Queries such as selects and inserts can be passed to your database in several different ways.  Each of these has performance implications which need to be considered.  For the sake of this discussion let us consider a database residing on a remote machine which you are maintaining from a desktop at work or home.  For the most part, costly queries and inserts will perform far better when passed directly to the engine command line than when passed across the network.  Network latency and likely other concerns can cut the performance of your job nearly in half and in some cases make something un-runnable through your client that works perfectly fine when submitted command line.  This does not mean database clients have no use for querying and of course, most application designs require database access over a network.  What needs to be understood is that access from a client tool such as Navicat from your desktop utilizes drivers just as the application you are creating does to enable this access.  The pattern that has worked best for me is to use the ide to facilitate the creation of sql code and running this against a subset of data to test and debug.  Once the sql I am creating is ready for prime time, it can be moved to the server and executed command line or through a script on the entire data set.  In this way you can take advantage of the ease of the idea in the design process while getting optimal performance when the full job is executed.  While engaging in this process, you will quickly be made aware of the operation of the query cache.  This is a cache used by MySQL to store the results of particular often run queries.  As you iterate through runs of a particular piece of code, you will notice performance after the first run increases dramatically.  This is due to the operation of the query cache.  Specifying a larger query cache through the my.cnf configuration file using the query_cache_size option will increase the effectiveness of this cache with large data sets.  Be sure to keep this in mind and take advantage of this feature to save time.

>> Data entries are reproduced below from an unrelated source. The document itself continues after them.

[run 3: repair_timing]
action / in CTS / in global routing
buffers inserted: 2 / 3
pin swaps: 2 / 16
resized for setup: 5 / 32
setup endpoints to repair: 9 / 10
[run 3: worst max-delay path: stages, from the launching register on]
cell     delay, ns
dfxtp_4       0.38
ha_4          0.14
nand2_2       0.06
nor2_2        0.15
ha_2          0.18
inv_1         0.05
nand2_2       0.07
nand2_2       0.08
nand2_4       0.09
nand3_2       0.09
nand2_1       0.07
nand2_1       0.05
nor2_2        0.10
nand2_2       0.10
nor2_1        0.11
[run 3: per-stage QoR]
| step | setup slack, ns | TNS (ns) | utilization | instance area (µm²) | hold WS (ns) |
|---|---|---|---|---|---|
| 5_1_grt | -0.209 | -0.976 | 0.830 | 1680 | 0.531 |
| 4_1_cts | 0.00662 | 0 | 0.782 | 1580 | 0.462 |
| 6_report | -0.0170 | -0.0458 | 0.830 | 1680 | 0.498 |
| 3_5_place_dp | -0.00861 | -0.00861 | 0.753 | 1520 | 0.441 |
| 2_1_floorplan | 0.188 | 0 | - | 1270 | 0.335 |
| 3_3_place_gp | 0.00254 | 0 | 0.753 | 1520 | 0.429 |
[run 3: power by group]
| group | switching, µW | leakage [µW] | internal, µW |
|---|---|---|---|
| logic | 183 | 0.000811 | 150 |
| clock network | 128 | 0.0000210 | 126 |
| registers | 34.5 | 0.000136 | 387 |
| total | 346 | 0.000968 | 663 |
**config.mk**
```make
export PLATFORM = sky130hd
export DESIGN_NAME = proc_control_unit
export DESIGN_NICKNAME = d
export VERILOG_FILES = /design/src/rtl/proc_control_unit_pkg.sv /design/src/rtl/proc_control_unit_timeout.sv /design/src/rtl/proc_control_unit.sv
export SDC_FILE = /design/constraint.sdc
export NUM_CORES = 1
export LEC_CHECK = 0
export BUFFER_PORTS_ARGS = -buffer_cell sky130_fd_sc_hd__buf_2
export CAP_MARGIN = 20
export CORE_MARGIN = 10
export CORE_UTILIZATION = 45
export CTS_BUF_LIST = sky130_fd_sc_hd__clkbuf_4 sky130_fd_sc_hd__clkbuf_8 sky130_fd_sc_hd__clkbuf_16
export DETAILED_ROUTE_END_ITERATION = 6
export GPL_TIMING_DRIVEN = 0
export HOLD_SLACK_MARGIN = 0.05
export PLACE_DENSITY_LB_ADDON = 0.12
export SLEW_MARGIN = 10
export SYNTH_ARGS = -nofsm -noshare
export SYNTH_HDL_FRONTEND = slang
export SYNTH_HIERARCHICAL = 1
export SYNTH_SLANG_ARGS = --single-unit
```
**constraint.sdc**
```tcl
create_clock -name clk_in -period 2.5 [get_ports clk_in]
set_input_delay 0.125 -clock clk_in [delete_from_list [all_inputs] [get_ports clk_in]]
set_output_delay 0.125 -clock clk_in [all_outputs]
set_load 0.005 [all_outputs]
```
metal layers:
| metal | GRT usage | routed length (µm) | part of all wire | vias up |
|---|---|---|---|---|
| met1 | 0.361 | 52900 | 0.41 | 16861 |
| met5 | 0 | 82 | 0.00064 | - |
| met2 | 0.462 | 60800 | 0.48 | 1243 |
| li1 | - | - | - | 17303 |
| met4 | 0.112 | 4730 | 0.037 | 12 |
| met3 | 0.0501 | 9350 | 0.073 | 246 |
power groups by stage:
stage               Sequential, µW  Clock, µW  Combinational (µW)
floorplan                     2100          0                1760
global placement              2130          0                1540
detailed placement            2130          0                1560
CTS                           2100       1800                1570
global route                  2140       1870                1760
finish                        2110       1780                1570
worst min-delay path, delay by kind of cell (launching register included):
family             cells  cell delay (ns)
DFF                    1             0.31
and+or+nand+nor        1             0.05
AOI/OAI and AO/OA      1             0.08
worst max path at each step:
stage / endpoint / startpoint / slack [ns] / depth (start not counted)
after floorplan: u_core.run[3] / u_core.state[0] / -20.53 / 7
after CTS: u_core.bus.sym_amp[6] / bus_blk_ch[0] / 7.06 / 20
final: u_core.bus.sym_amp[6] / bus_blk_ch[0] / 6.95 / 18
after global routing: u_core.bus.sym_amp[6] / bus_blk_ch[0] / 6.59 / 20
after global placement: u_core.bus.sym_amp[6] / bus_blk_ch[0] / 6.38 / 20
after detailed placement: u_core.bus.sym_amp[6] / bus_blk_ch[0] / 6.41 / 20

As noted before, the performance of your job can be greatly effected by whether or not it can be executed in memory without having to swap parts of the data out to disk.  This can be managed through the use of transactions and in sql partitioning of your job.  Below I have provided an example which does both to speed up query execution.  Use of transaction isolation (using start transaction, begin and commit in your query syntax) and using looping to process small groups of records at a time can turn an impossible job that would otherwise take days to run into something that completes nicely in under 20 minutes.  While there are other approaches to this, this particular pattern has worked amazingly for me permitting ETL operations on data sets that due to size would have been otherwise unmanageable.  Here is some code to get you started.  Just replace the insert with yours.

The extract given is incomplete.